Saved entries:
_ _ _

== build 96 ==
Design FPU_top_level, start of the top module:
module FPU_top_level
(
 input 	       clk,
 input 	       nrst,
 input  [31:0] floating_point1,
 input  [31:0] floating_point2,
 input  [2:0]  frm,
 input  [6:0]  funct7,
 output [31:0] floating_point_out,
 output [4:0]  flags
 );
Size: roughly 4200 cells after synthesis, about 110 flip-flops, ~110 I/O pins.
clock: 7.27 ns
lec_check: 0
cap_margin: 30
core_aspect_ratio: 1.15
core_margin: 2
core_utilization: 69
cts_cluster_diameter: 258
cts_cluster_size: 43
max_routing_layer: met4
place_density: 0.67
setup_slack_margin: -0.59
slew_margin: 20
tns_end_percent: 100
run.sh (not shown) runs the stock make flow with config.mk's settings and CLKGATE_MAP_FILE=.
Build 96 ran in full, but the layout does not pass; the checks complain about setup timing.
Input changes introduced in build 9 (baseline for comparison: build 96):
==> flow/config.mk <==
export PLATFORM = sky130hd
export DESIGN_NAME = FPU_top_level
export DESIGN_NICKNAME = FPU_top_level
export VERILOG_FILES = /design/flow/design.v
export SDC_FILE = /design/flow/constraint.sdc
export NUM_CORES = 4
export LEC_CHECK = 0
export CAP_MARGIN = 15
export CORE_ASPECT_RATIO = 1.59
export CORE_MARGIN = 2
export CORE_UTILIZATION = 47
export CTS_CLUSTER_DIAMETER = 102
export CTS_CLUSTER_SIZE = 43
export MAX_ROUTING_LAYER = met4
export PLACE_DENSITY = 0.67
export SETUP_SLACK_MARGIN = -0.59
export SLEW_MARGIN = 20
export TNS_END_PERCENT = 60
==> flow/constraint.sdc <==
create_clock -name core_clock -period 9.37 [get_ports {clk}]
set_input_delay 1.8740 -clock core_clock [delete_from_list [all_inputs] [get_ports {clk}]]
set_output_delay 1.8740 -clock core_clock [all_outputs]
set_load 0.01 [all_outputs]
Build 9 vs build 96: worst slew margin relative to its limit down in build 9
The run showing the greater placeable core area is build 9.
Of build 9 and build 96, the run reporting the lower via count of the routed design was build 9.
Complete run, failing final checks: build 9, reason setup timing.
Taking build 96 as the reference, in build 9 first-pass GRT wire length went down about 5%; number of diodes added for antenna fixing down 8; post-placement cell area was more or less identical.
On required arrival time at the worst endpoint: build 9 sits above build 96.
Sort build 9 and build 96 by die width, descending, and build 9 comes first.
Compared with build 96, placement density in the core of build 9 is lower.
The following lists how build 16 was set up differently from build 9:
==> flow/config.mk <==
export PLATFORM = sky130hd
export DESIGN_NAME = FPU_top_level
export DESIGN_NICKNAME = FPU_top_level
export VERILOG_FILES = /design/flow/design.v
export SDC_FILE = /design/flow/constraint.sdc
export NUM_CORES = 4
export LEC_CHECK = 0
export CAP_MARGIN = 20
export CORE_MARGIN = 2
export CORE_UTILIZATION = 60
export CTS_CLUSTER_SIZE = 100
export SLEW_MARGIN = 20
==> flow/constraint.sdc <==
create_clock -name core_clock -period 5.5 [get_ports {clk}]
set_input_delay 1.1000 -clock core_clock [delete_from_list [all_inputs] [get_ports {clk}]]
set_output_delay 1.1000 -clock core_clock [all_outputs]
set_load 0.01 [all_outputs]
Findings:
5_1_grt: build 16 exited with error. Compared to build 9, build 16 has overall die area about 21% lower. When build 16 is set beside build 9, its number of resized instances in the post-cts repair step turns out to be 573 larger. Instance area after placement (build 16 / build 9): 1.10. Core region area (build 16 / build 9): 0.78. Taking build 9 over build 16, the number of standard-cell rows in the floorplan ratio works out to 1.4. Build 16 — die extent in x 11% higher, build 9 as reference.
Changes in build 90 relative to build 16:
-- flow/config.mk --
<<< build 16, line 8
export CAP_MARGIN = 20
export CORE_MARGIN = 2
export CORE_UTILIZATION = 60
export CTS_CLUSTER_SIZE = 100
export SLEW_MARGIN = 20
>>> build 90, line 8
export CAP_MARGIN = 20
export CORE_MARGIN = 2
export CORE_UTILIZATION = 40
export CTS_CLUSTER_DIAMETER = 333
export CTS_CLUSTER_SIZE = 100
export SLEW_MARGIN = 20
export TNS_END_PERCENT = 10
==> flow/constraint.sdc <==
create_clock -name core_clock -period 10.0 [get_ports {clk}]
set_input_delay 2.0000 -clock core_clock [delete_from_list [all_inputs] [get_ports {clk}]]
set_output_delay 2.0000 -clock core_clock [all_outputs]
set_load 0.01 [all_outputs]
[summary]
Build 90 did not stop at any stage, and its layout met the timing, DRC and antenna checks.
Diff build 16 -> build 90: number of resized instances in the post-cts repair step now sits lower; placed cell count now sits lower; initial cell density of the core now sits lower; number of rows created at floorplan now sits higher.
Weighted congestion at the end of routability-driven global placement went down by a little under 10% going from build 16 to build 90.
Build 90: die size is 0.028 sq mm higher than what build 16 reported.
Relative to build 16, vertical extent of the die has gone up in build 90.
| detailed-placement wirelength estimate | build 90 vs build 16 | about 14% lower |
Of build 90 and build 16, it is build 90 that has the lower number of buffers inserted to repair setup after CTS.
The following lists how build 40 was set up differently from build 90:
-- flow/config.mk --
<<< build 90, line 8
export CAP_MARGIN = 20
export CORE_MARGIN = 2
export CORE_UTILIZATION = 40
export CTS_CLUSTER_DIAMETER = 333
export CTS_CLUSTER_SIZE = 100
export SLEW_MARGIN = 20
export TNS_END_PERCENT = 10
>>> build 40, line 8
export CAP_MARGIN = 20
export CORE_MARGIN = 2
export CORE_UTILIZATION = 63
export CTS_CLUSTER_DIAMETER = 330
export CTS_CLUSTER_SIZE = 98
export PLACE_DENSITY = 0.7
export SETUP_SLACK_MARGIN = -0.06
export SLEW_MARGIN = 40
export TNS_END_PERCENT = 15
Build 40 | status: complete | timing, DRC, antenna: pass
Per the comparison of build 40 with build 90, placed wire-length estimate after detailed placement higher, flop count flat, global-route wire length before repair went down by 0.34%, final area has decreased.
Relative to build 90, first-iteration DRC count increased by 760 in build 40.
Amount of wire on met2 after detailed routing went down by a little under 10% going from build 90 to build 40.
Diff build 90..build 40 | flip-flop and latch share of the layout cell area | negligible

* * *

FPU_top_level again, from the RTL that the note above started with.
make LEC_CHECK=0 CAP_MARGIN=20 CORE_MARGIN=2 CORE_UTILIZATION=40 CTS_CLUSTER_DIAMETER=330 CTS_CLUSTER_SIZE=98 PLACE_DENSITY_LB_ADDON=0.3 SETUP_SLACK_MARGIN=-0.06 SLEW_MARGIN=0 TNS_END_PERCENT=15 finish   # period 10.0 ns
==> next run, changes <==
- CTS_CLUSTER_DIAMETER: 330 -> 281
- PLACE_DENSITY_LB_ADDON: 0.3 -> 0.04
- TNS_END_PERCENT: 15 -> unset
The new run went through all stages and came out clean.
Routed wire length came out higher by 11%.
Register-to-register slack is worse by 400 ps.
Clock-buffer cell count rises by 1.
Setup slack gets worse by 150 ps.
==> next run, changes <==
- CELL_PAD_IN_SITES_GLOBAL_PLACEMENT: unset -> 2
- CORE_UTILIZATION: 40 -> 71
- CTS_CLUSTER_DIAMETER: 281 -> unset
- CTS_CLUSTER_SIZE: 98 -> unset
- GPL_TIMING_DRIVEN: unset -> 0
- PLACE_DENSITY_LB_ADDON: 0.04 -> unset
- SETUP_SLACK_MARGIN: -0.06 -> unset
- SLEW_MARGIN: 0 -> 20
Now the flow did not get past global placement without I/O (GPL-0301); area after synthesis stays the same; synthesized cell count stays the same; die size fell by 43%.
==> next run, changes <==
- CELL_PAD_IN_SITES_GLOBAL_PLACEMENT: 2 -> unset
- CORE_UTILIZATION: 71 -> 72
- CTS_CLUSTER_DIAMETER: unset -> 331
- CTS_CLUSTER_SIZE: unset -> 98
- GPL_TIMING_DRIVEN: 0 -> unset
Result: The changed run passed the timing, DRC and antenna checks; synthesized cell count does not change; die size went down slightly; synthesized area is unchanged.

_ _ _

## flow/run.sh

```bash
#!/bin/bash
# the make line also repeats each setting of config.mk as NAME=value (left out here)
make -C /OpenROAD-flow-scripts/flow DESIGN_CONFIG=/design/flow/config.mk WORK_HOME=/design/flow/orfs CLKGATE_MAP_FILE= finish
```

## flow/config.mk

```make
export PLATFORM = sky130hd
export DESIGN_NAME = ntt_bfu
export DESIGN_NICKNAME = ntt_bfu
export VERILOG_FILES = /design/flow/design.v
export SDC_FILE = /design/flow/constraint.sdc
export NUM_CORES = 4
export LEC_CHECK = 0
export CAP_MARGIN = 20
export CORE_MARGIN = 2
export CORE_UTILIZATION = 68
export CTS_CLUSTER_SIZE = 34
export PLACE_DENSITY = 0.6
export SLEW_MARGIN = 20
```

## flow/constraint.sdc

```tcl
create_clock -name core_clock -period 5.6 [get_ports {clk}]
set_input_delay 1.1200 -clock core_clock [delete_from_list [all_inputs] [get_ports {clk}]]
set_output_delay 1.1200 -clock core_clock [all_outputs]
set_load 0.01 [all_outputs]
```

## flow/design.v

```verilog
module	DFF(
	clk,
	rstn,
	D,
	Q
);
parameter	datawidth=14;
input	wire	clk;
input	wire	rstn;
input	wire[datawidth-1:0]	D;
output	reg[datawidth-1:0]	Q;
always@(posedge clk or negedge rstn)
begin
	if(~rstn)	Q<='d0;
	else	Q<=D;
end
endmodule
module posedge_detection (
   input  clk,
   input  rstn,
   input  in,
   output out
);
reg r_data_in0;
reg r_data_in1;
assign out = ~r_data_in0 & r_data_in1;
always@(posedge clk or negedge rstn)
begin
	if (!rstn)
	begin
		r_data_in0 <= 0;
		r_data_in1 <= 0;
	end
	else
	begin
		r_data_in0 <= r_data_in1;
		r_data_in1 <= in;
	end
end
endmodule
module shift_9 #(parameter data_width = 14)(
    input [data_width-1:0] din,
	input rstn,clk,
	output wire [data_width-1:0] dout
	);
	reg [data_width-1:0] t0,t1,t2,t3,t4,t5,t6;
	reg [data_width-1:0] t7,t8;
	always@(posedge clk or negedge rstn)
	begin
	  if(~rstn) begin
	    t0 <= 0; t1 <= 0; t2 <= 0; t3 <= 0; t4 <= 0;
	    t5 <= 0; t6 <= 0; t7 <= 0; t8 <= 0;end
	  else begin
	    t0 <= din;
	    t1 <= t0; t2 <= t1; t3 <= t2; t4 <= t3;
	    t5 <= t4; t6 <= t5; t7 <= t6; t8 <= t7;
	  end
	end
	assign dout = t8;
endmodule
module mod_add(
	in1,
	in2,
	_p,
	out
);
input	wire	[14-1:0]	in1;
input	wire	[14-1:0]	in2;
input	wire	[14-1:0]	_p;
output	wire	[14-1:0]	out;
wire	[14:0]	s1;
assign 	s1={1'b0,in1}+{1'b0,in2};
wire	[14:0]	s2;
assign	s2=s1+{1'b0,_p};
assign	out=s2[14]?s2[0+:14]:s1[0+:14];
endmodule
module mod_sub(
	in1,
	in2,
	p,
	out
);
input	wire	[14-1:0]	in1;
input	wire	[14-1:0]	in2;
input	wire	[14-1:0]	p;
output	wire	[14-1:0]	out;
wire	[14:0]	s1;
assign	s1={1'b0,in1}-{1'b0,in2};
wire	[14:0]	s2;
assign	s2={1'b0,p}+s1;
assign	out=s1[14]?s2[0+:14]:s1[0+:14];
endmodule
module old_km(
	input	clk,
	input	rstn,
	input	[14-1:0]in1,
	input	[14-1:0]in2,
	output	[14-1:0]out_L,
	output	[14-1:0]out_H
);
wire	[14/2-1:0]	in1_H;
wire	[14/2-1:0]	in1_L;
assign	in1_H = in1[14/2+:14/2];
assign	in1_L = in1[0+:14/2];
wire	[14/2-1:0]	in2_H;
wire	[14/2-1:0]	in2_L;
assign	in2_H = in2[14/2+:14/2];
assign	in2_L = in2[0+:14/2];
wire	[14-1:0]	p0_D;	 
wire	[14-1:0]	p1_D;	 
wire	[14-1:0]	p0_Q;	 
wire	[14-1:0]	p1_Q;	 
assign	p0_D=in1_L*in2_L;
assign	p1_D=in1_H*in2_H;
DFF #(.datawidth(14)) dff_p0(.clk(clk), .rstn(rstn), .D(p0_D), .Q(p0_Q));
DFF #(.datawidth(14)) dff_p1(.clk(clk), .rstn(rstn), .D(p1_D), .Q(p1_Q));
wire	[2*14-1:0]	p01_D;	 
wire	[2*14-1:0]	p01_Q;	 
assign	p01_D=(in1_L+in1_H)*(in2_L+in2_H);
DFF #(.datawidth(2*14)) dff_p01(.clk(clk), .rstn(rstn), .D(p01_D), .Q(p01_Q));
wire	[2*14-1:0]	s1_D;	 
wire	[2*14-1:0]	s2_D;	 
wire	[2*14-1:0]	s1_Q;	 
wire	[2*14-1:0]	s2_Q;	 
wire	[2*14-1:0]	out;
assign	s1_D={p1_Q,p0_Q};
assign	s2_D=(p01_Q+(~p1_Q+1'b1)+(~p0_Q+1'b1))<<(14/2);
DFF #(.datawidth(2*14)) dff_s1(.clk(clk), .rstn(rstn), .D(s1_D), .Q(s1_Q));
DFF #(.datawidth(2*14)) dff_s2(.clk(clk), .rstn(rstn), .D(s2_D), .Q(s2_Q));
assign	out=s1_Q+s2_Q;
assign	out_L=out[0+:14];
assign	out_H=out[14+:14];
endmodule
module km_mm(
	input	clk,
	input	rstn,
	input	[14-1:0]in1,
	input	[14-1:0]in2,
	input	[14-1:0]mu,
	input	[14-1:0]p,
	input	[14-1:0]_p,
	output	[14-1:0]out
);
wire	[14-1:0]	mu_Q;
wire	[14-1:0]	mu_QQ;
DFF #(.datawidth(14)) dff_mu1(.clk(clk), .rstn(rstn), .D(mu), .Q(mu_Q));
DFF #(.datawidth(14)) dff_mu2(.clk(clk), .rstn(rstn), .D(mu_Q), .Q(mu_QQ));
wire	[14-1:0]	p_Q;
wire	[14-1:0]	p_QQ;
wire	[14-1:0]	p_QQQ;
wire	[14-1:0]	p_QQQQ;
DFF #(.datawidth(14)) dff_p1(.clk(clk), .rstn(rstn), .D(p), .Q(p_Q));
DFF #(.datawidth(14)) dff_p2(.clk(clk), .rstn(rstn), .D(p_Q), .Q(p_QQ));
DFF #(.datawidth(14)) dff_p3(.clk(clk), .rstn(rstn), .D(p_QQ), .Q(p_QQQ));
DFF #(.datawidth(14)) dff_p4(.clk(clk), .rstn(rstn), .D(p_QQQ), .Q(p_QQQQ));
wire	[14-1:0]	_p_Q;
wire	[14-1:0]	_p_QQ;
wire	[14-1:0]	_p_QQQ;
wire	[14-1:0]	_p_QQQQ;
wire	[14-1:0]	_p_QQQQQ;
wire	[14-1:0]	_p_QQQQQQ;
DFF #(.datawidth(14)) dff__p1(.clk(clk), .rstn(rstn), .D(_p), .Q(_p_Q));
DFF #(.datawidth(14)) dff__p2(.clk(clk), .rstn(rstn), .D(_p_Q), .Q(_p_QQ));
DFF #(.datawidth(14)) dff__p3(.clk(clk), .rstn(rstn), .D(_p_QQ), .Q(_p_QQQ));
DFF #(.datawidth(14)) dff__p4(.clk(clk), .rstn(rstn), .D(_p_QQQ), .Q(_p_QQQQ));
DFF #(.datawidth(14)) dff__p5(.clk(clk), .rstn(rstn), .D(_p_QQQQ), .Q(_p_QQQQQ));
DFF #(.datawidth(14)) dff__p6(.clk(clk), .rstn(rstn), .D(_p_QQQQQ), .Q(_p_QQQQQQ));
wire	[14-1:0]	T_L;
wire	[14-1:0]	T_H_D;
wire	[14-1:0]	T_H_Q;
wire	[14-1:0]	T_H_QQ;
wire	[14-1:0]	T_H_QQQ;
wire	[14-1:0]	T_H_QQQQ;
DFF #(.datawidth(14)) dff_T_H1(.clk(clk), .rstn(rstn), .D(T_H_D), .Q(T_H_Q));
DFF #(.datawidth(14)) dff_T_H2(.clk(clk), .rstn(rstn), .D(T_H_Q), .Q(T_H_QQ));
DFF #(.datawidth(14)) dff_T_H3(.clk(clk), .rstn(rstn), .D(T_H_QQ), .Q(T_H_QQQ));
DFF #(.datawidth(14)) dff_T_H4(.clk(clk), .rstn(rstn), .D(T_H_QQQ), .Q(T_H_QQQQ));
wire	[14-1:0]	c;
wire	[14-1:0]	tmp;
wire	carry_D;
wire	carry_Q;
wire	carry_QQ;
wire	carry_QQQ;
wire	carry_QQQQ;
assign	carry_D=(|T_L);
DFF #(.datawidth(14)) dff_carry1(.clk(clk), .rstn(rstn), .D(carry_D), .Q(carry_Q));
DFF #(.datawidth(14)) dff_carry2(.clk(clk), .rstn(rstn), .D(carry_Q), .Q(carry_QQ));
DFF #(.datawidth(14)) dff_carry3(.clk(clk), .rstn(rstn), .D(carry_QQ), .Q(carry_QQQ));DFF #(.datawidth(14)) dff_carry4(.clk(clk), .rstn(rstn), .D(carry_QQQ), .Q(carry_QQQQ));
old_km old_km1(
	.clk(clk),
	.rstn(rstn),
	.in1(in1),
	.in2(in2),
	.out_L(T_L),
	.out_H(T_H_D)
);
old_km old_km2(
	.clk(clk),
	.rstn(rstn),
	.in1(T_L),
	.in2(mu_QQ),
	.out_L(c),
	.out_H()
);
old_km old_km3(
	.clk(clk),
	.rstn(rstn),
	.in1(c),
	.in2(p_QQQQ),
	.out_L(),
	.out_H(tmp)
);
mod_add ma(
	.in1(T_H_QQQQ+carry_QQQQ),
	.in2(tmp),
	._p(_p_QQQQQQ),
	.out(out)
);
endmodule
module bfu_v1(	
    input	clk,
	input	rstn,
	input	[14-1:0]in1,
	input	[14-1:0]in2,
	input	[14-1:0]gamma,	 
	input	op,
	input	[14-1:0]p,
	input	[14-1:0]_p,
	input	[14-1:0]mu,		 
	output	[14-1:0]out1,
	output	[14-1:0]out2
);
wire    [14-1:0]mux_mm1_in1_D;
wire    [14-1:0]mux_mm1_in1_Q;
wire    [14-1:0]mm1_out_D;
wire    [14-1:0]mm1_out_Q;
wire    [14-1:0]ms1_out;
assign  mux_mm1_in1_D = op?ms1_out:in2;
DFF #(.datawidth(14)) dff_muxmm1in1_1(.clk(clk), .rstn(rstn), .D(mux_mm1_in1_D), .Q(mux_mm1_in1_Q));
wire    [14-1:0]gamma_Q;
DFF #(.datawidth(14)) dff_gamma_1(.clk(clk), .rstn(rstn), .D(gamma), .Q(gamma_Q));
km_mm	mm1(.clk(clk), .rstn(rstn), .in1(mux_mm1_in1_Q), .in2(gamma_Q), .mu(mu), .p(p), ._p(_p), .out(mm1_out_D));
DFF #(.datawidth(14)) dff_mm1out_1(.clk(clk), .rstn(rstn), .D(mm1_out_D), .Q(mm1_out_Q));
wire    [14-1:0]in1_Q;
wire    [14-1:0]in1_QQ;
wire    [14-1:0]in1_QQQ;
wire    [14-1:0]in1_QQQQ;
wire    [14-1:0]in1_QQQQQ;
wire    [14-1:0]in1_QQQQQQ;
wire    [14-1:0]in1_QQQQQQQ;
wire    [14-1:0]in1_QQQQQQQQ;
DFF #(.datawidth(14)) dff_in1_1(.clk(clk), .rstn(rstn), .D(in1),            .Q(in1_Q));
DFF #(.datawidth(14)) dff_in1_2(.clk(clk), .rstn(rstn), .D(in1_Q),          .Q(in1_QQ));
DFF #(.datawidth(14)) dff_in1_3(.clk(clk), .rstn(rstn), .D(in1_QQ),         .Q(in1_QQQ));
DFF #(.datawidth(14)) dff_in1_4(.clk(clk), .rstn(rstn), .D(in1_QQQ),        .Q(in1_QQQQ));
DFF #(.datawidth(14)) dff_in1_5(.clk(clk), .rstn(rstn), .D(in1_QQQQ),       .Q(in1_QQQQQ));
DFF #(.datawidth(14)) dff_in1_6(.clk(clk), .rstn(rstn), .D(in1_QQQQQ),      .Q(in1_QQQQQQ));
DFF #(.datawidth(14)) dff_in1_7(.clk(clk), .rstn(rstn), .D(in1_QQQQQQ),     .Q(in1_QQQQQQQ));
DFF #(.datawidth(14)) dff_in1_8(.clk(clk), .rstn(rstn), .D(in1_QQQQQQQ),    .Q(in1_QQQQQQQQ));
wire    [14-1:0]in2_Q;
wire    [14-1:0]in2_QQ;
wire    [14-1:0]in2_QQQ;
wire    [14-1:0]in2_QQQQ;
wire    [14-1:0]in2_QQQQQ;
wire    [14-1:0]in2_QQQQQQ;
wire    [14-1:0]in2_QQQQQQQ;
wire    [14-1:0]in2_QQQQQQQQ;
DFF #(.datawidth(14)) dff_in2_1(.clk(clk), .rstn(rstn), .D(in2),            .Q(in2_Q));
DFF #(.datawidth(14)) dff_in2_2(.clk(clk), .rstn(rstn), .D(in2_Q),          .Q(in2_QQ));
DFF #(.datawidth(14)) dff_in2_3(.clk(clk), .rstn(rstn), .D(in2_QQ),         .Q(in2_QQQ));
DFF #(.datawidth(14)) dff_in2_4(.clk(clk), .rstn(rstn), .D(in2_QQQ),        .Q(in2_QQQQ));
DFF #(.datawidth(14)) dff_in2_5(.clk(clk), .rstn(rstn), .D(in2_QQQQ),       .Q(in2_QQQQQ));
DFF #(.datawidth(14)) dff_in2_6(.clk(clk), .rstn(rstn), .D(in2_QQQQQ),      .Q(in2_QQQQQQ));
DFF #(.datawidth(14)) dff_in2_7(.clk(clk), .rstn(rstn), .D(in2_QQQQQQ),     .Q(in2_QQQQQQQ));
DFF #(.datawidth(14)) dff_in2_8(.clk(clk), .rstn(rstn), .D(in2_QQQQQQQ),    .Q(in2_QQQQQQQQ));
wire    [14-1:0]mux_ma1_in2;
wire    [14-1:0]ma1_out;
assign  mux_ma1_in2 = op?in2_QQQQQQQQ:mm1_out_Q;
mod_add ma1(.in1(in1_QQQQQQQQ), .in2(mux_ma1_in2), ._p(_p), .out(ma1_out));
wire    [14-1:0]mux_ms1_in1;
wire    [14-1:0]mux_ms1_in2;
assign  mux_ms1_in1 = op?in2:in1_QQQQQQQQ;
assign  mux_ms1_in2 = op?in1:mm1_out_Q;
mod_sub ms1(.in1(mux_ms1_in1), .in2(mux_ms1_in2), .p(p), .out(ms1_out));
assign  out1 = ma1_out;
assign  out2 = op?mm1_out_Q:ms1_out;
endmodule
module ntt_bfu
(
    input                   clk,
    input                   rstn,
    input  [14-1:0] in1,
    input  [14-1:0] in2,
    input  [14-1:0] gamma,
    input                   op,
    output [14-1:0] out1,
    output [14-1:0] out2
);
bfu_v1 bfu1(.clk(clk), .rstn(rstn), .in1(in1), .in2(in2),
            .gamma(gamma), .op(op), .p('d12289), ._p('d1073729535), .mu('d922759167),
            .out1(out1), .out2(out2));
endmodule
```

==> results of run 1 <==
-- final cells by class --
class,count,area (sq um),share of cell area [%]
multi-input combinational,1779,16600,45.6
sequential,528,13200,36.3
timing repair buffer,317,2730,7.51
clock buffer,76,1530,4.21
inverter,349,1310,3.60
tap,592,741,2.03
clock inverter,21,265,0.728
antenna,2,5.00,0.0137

_ _ _

■ **Try it**: Which lines of the data include the string "synthesis"? Find them and copy each one.

■ **Solution to this problem**:
Size: roughly 4200 cells after synthesis, about 110 flip-flops, ~110 I/O pins.
Now the flow did not get past global placement without I/O (GPL-0301); area after synthesis stays the same; synthesized cell count stays the same; die size fell by 43%.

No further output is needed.